Michael Paulson, Allen’s son, headed the family’s racing operation at the time of Azeri’s first race. Little was expected from the homebred daughter of Jade Hunter as she made her belated career debut near the end of her 3-year-old season. She was sent off at 17-1 odds in a field of nine, but a six-length victory changed any and all impressions as Azeri won impressively at first asking for trainer Laura de Seroux and regular rider Mike Smith, covering six furlongs in a very fleet 1:08.82.

A pair of allowance wins followed, but Azeri’s stakes debut resulted in a runner-up finish to Summer Colony in the 2002 La Canada Stakes at Santa Anita.

The loss stung, but what came next resurrected memories of Cigar. Azeri reeled off 11 straight wins, taking four straight Grade 1 stakes: the Santa Margarita, Apple Blossom, Milady Breeders’ Cup Handicap, and Vanity Handicap. Wins in the Grade 2 Clement Hirsch and Lady’s Secret Breeders’ Cup Handicap followed and set the stage for her coronation in the $2 million Breeders’ Cup Distaff. Sent off as an $1.80-to-1 favorite, Azeri romped by five lengths to secure not just an Eclipse Award as the year’s champion older female but also the title of 2002’s Horse of the Year for the Paulsons and De Seroux.

Azeri continued her winning ways in 2003, taking the Apple Blossom, Milady, Vanity, and Hirsch, but in her final prep for the Breeders’ Cup she finished second as a 1-5 favorite in the Lady’s Secret at Santa Anita. A tendon injury discovered later marked a premature end to a campaign which would be rewarded with a second straight crown as the best older female.

De Seroux wanted to retire her, but Michael Paulson believed she could return to the races and brought in D. Wayne Lukas to take over her training.

In April of 2004, Azeri made her comeback in the Apple Blossom, but the injury and the debate about her retirement created doubts about her capabilities. She was dismissed as just the third choice in a field of six.

She once again ran like a champion, though, winning by a length and a half for her third triumph in as many tries in Oaklawn Park’s Grade 1 test.

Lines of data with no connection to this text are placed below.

**config.mk**
```make
export PLATFORM = sky130hd
export DESIGN_NAME = image_read_ctrl
export DESIGN_NICKNAME = d
export VERILOG_FILES = /design/src/rtl/image_read_ctrl.sv
export SDC_FILE = /design/constraint.sdc
export NUM_CORES = 1
export LEC_CHECK = 0
export ABC_AREA = 1
export CAP_MARGIN = 40
export CORE_ASPECT_RATIO = 1.25
export CORE_MARGIN = 2
export CORE_UTILIZATION = 51
export DETAILED_ROUTE_END_ITERATION = 10
export GPL_ROUTABILITY_DRIVEN = 0
export PLACE_DENSITY = 0.77
export SLEW_MARGIN = 25
export SYNTH_ARGS = -nofsm -noshare
export SYNTH_HDL_FRONTEND = slang
export SYNTH_SLANG_ARGS = --single-unit
```
**constraint.sdc**
```tcl
create_clock -name clk -period 4.1 [get_ports clk]
set_input_delay 1.23 -clock clk [delete_from_list [all_inputs] [get_ports clk]]
set_output_delay 1.23 -clock clk [all_outputs]
set_load 0.005 [all_outputs]
```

Azeri wins the 2004 Go For Wand Stakes at Saratoga.
Azeri wins the 2004 Go For Wand Stakes at Saratoga. (Skip Dickstein photo/BloodHorse)

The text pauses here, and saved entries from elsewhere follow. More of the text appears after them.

--- config.mk ---
export PLATFORM = sky130hd
export DESIGN_NAME = load_unit
export DESIGN_NICKNAME = d
export VERILOG_FILES = /design/src/rtl/load_unit_pkg.sv /design/src/rtl/load_unit_align.sv /design/src/rtl/load_unit.sv
export SDC_FILE = /design/constraint.sdc
export NUM_CORES = 1
export LEC_CHECK = 0
export ABC_AREA = 1
export CELL_PAD_IN_SITES_DETAIL_PLACEMENT = 0
export CELL_PAD_IN_SITES_GLOBAL_PLACEMENT = 2
export CORE_MARGIN = 2
export CORE_UTILIZATION = 25
export CTS_CLUSTER_DIAMETER = 120
export DETAILED_ROUTE_END_ITERATION = 16
export GPL_TIMING_DRIVEN = 0
export PLACE_DENSITY = 0.88
export SKIP_CTS_REPAIR_TIMING = 1
export SLEW_MARGIN = 20
export SYNTH_ARGS = -nofsm -noshare
export SYNTH_HDL_FRONTEND = slang
export SYNTH_SLANG_ARGS = --single-unit
--- constraint.sdc ---
create_clock -name clk_in -period 1.75 [get_ports clk_in]
set_input_delay 0.35 -clock clk_in [delete_from_list [all_inputs] [get_ports clk_in]]
set_output_delay 0.35 -clock clk_in [all_outputs]
set_load 0.02 [all_outputs]
--- src/rtl/load_unit_pkg.sv ---
// load_unit_pkg: shared definitions for the load unit.
//   DATA_W          data path width
//   F3_*            funct3 encodings of the supported loads
//   lu_state_t      load unit FSM states
//   load_ok()       1 when a funct3/address-offset pair is a legal, aligned load
package load_unit_pkg;

  localparam int DATA_W = 32;

  localparam logic [2:0] F3_LB  = 3'b000;
  localparam logic [2:0] F3_LH  = 3'b001;
  localparam logic [2:0] F3_LW  = 3'b010;
  localparam logic [2:0] F3_LBU = 3'b100;
  localparam logic [2:0] F3_LHU = 3'b101;

  typedef enum logic [1:0] {
    ST_IDLE = 2'd0,
    ST_WAIT = 2'd1,
    ST_RESP = 2'd2
  } lu_state_t;

  function automatic logic load_ok(input logic [2:0] f3, input logic [1:0] lo);
    case (f3)
      F3_LB, F3_LBU: return 1'b1;
      F3_LH, F3_LHU: return ~lo[0];
      F3_LW:         return (lo == 2'b00);
      default:       return 1'b0;
    endcase
  endfunction

endpackage

--- src/rtl/load_unit_align.sv ---
// load_align: combinational byte/half/word extract and sign/zero extension.
//   funct3  in   load type (legal encodings only)
//   off     in   byte offset within the word
//   data    in   memory word containing the addressed bytes
//   result  out  aligned, extended load value
module load_align
  import load_unit_pkg::*;
(
  input  logic [2:0]        funct3,
  input  logic [1:0]        off,
  input  logic [DATA_W-1:0] data,
  output logic [DATA_W-1:0] result
);

  logic [7:0]  b;
  logic [15:0] h;
  logic        sext;

  always_comb begin
    case (off)
      2'd0:    b = data[7:0];
      2'd1:    b = data[15:8];
      2'd2:    b = data[23:16];
      default: b = data[31:24];
    endcase
    h    = off[1] ? data[31:16] : data[15:0];
    // funct3[2] set selects the unsigned variants
    sext = ~funct3[2];
    case (funct3[1:0])
      2'b00:   result = {{24{sext & b[7]}}, b};
      2'b01:   result = {{16{sext & h[15]}}, h};
      default: result = data;
    endcase
  end

endmodule

--- src/rtl/load_unit.sv ---
// load_unit: issues one data-memory read per load, waits for the response,
// aligns/extends it and presents it for writeback. Stalls while a read is
// outstanding and flags misaligned/illegal requests and memory timeouts.
//   clk_in / rst_n_in      clock, async active-low reset
//   mem_rd_req_in, funct3_in, iadder_in, flush_in   request side from execute
//   dm_rd_valid_in, dm_data_in                      memory response
//   dm_addr_out, dm_rd_req_out                      memory request
//   lu_output_out, lu_valid_out, lu_stall_out,
//   lu_misalign_out, lu_err_out                     results / status to pipeline
//
// state   | meaning
// IDLE    | no load outstanding
// WAIT    | read issued, waiting for dm_rd_valid_in (bounded by TIMEOUT_CYCLES)
// RESP    | result registered, lu_valid_out high for this one cycle
module load_unit
  import load_unit_pkg::*;
#(
  parameter int TIMEOUT_CYCLES = 16,
  parameter int CNT_W          = 5
) (
  input  logic              clk_in,
  input  logic              rst_n_in,
  input  logic              mem_rd_req_in,
  input  logic [2:0]        funct3_in,
  input  logic [31:0]       iadder_in,
  input  logic              flush_in,
  input  logic              dm_rd_valid_in,
  input  logic [31:0]       dm_data_in,
  output logic [31:0]       dm_addr_out,
  output logic              dm_rd_req_out,
  output logic [DATA_W-1:0] lu_output_out,
  output logic              lu_valid_out,
  output logic              lu_stall_out,
  output logic              lu_misalign_out,
  output logic              lu_err_out
);

  localparam logic [CNT_W-1:0] CNT_LAST = CNT_W'(TIMEOUT_CYCLES - 1);

  lu_state_t         state_q, state_d;
  logic [CNT_W-1:0]  cnt_q;
  logic [2:0]        f3_q;
  logic [31:0]       addr_q;
  logic [DATA_W-1:0] aligned;

  logic req_ok, req_bad, timeout;
  logic accept, capture, err_set, mis_set;

  assign req_ok  = mem_rd_req_in & load_ok(funct3_in, iadder_in[1:0]);
  assign req_bad = mem_rd_req_in & ~req_ok;
  assign timeout = (state_q == ST_WAIT) & ~dm_rd_valid_in & (cnt_q == CNT_LAST);

  load_align u_align (
    .funct3 (f3_q),
    .off    (addr_q[1:0]),
    .data   (dm_data_in),
    .result (aligned)
  );

  always_ff @(posedge clk_in or negedge rst_n_in) begin
    if (!rst_n_in) state_q <= ST_IDLE;
    else           state_q <= state_d;
  end

  always_comb begin
    state_d = state_q;
    if (flush_in) begin
      state_d = ST_IDLE;
    end else begin
      case (state_q)
        ST_IDLE: if (req_ok) state_d = ST_WAIT;
        ST_WAIT: begin
          if (dm_rd_valid_in) state_d = ST_RESP;
          else if (timeout)   state_d = ST_IDLE;
        end
        ST_RESP: state_d = req_ok ? ST_WAIT : ST_IDLE;
        default: state_d = ST_IDLE;
      endcase
    end
  end

  always_comb begin
    dm_rd_req_out = (state_q == ST_WAIT);
    lu_stall_out  = (state_q == ST_WAIT);
    lu_valid_out  = (state_q == ST_RESP);
    // execute is stalled during WAIT, so requests there are not new loads
    accept        = ~flush_in & (state_q != ST_WAIT) & req_ok;
    mis_set       = ~flush_in & (state_q != ST_WAIT) & req_bad;
    capture       = ~flush_in & (state_q == ST_WAIT) & dm_rd_valid_in;
    err_set       = ~flush_in & timeout;
  end

  always_ff @(posedge clk_in or negedge rst_n_in) begin
    if (!rst_n_in) begin
      cnt_q           <= '0;
      f3_q            <= '0;
      addr_q          <= '0;
      lu_output_out   <= '0;
      lu_err_out      <= 1'b0;
      lu_misalign_out <= 1'b0;
    end else begin
      // counter only runs while staying in WAIT; any entry into WAIT sees 0
      if (state_q == ST_WAIT && state_d == ST_WAIT) cnt_q <= cnt_q + 1'b1;
      else                                          cnt_q <= '0;
      if (accept) begin
        f3_q   <= funct3_in;
        addr_q <= iadder_in;
      end
      if (capture) lu_output_out <= aligned;
      lu_err_out      <= err_set;
      lu_misalign_out <= mis_set;
    end
  end

  assign dm_addr_out = {addr_q[31:2], 2'b00};

endmodule

==> results.ini <==
[pwr]
sw_frac_of_total=0.346
clock_power_share=0.257
p_leak_nw=3.16
power_density_nw_per_um2=1250
comb_power_share=0.405
power.switching_w=0.00255
p_int_w=0.00482
seqPwrFrac=0.339
max-vdd-ir-drop_uv=423

[global_route]
grt_pass1_wl_um=19100
grt_pass1_vias=3738
use_met2=0.233
use_met1=0.190
grt_busiest_layer=met2
grt_max_degree=47
grt-ovfl-total=0
track_usage=0.150
antenna_found_initial=0
grt_use_met3=0.0597

[timing]
min_period_ps=1670
drv_slew=0
fmax_ghz=0.597
rsz0062_at_grt=false
post-route-period-util=0.957
setup_tns_ps=0
hold_viol=0
skew_ps=7.15
hold_slack_ps=465
finalSetupViolCount=0

[cts]
root_buffer=clkbuf_16
cts_tree=done
cts_buffers=9
clock-sinks=76
clock_latency_ps=340
max-clock-path-buffers=2
ctsHtreeMaxLevel=3
clk_pin_slew_worst_paths_ps=60

[drt]
dr.pass1.iters=4
ant_nets=0
wirelength_um=12000
drc=0
routed_via_density=4.47
avgRoutedWirePerCell_um=14.7
drt_iter0_markers=131
vias=3665

[synthesis]
avgSynthCellArea_um2=8.15
synth_common_cells=145 x nand2_1, 76 x dfrtp_1, 57 x nor2_1
seq_area_frac_synth=0.493
netlist_instances=474
ys_ff_latch=76
ys_warn_count=0
yosysMostFrequentCell=nand2_1
synth_area_leader_cell=dfrtp_1
synth_top_area_share=0.493
ys.flop_type=dfrtp_1
async_flop_share=1.00
synth_edf_count=0
yosys.cell_types.count=30
synth_area_um2=3860
synth_area_leaders=dfrtp_1 49%, nand2_1 14%, buf_4 7.2%

[floorplanning]
dieWidth_um=128
start_util=0.255
rows=45
die-height_um=128
dieArea_um2=16500
io_pins=141
coreArea_um2=15100

[cells_and_area]
final_area_um2=5900
post-route-util=0.389
syn2layout_area_growth_pct=52.8
final_cells=819
antenna_cells=0
nets=700
drive_gt1_frac=0.151
filler_cell_count=1562

[worst_setup_path]
path_class=reg2out
arrival_ps=1320
crit_path_end_kind=primary output
required_ps=1400
worstPathCellList=clkdlybuf4s50_1
path_buf_inv=1
cp_top_family=buffers and inverters
cpMaxStageDelayCell=clkdlybuf4s50_1
crit_fanout=2
slowest_delay_ps=640
startpoint_type=flip-flop

[run_status]
outcome=complete, no violations

[placement]
dp_cells=802
place_area_um2=5510
dp_hpwl_um=9130
gp_congestion=0.843
numPortBuffers=138

[min_path]
hold_path_class=reg2reg

[job]
cap_violations=0

==> final cells by class <==
| cell class | count | area, um^2 | area share |
|---|---|---|---|
| clock buffers | 12 | 256 | 0.0435 |
| multi-input cells | 323 | 1500 | 0.254 |
| flip-flops and latches | 76 | 1900 | 0.322 |
| repair buffers | 140 | 1490 | 0.253 |
| clock inverters | 4 | 47.5 | 0.00806 |
| plain buffers | 56 | 385 | 0.0653 |
| well taps | 188 | 235 | 0.0399 |
| inverters | 20 | 77.6 | 0.0132 |
==> path summary, 6_finish.rpt <==
| kind | startpoint | to | slack [ps] | cells after the start |
|---|---|---|---|---|
| hold reg to reg | cnt_q[0]$_DFF_PN0_ | cnt_q[0]$_DFF_PN0_ | 460 | 1 |
| max in group asynchronous | rst_n_in | addr_q[13]$_DFFE_PN0P_ | 680 | 3 |
| min in group asynchronous | rst_n_in | lu_output_out[29]$_DFFE_PN0P_ | 500 | 2 |
| hold / removal | cnt_q[0]$_DFF_PN0_ | cnt_q[0]$_DFF_PN0_ | 460 | 1 |
| setup / recovery | lu_output_out[12]$_DFFE_PN0P_ | lu_output_out[12] | 80 | 1 |
| setup reg to reg | f3_q[0]$_DFFE_PN0P_ | lu_output_out[11]$_DFFE_PN0P_ | 170 | 7 |
==> power by group through the flow <==
stage	clock network, W	logic (W)	registers, W
floorplan	0	0.00132	0.00283
global placement	0	0.00301	0.00251
detailed placement	0	0.00304	0.00253
CTS	0.00195	0.00306	0.00251
global route	0.00202	0.00325	0.00256
finish	0.00189	0.00298	0.00250
==> per-layer routing <==
metal | part of all wire | vias up | routed length, um
li1 | - | 1790 | -
met1 | 0.43 | 1730 | 5180
met2 | 0.46 | 132 | 5490
met3 | 0.099 | 13 | 1190
met4 | 0.016 | 0 | 187
met5 | 0 | - | 0
==> through the flow <==
step | total power [W] | worst slack [ps]
after global placement | 0.00552 | -2380
final | 0.00737 | 75.2
after floorplan | 0.00415 | 374
after CTS | 0.00752 | -357
after detailed placement | 0.00557 | -210
after global routing | 0.00783 | 7.07
==> cells by family (layout without fill, tap and decap cells) <==
group                      after synthesis  after routing  share of synthesized area
DFF                                     76             76                      0.493
and+or+nand+nor                        257            257                      0.283
buffers and inverters                   76            232                      0.120
xor gates and xnor gates                 1              1                    0.00227
other                                    1              2                   0.000971
AOI/OAI and AO/OA                       61             61                     0.0946
adders and majority gates                2              2                    0.00648
==> flip-flops by register name (all words and copies together) (netlist names) <==
name	cells
addr_q	32
lu_err_out	1
state_q	2
f3_q	3
lu_output_out	32
cnt_q	5
lu_misalign_out	1
==> layout by cell type (no fill, tap or decap), types with 3 or more instances in the layout <==
cell type        count
clkbuf_1             6
o22ai_1              7
buf_2               11
clkdlybuf4s50_1    104
buf_6                3
a21oi_2              9
o21ai_1              6
inv_1               16
nand3_1             40
dlymetal6s2s_1      32
nand2_1            145
buf_4               39
inv_2                3
nor2_4               3
clkbuf_16            9
a21oi_1             30
nor2_1              57
o21ai_0              6
dfrtp_1             76
(Power assumes the default switching activity.)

The rest of 2004 was not as glimmering as 2003 and 2002 were, yet even though she won just two of her next seven races, she nevertheless became the first distaff runner to be named the champion older female in three straight years.

“When (Azeri) was on top of the world, she was on top of the world. She was amazing. She did everything we asked of her,” Smith said in 2010 after Azeri was voted into the Hall of Fame.

Her final start came in the 2004 Breeders’ Cup Classic when she finished fifth behind Ghostzapper.

Yet if there was a race that fall which encapsulated everything about her, it came one start earlier in the Spinster Stakes. In Keeneland’s Grade 1 classic for distaff runners, Azeri was sent off as a heavy 2-5 favorite and drew off to win decisively by three lengths.

It didn’t happen all the time in 2004, but on that October day, Azeri reminded everyone that Cigar was not the only the Hall of Fame runner to sport the Paulsons’ red, white, and blue colors.

There was also a filly who was every bit as worthy as him of the mantle of a champion.

Fun Facts About Azeri

  • Azeri and Zenyatta are the only horses to receive an Eclipse Award as the champion older female in three straight years.
  • Allen E. Paulson, an aviator, named Azeri after a checkpoint for airlines in Baku, Azerbaijan.
  • Azeri was bought back by Paulson for $110,000 at the 1999 Keeneland September Yearling sale.
  • Oaklawn Park, where Azeri won the Apple Blossom three times, is now home to the Azeri Stakes.
  • Azeri was sold as a broodmare for $2.25 million to Japanese interests at the 2009 Keeneland November sale.
  • Azeri was the third female to be named Horse of the Year, following All Along and Lady’s Secret.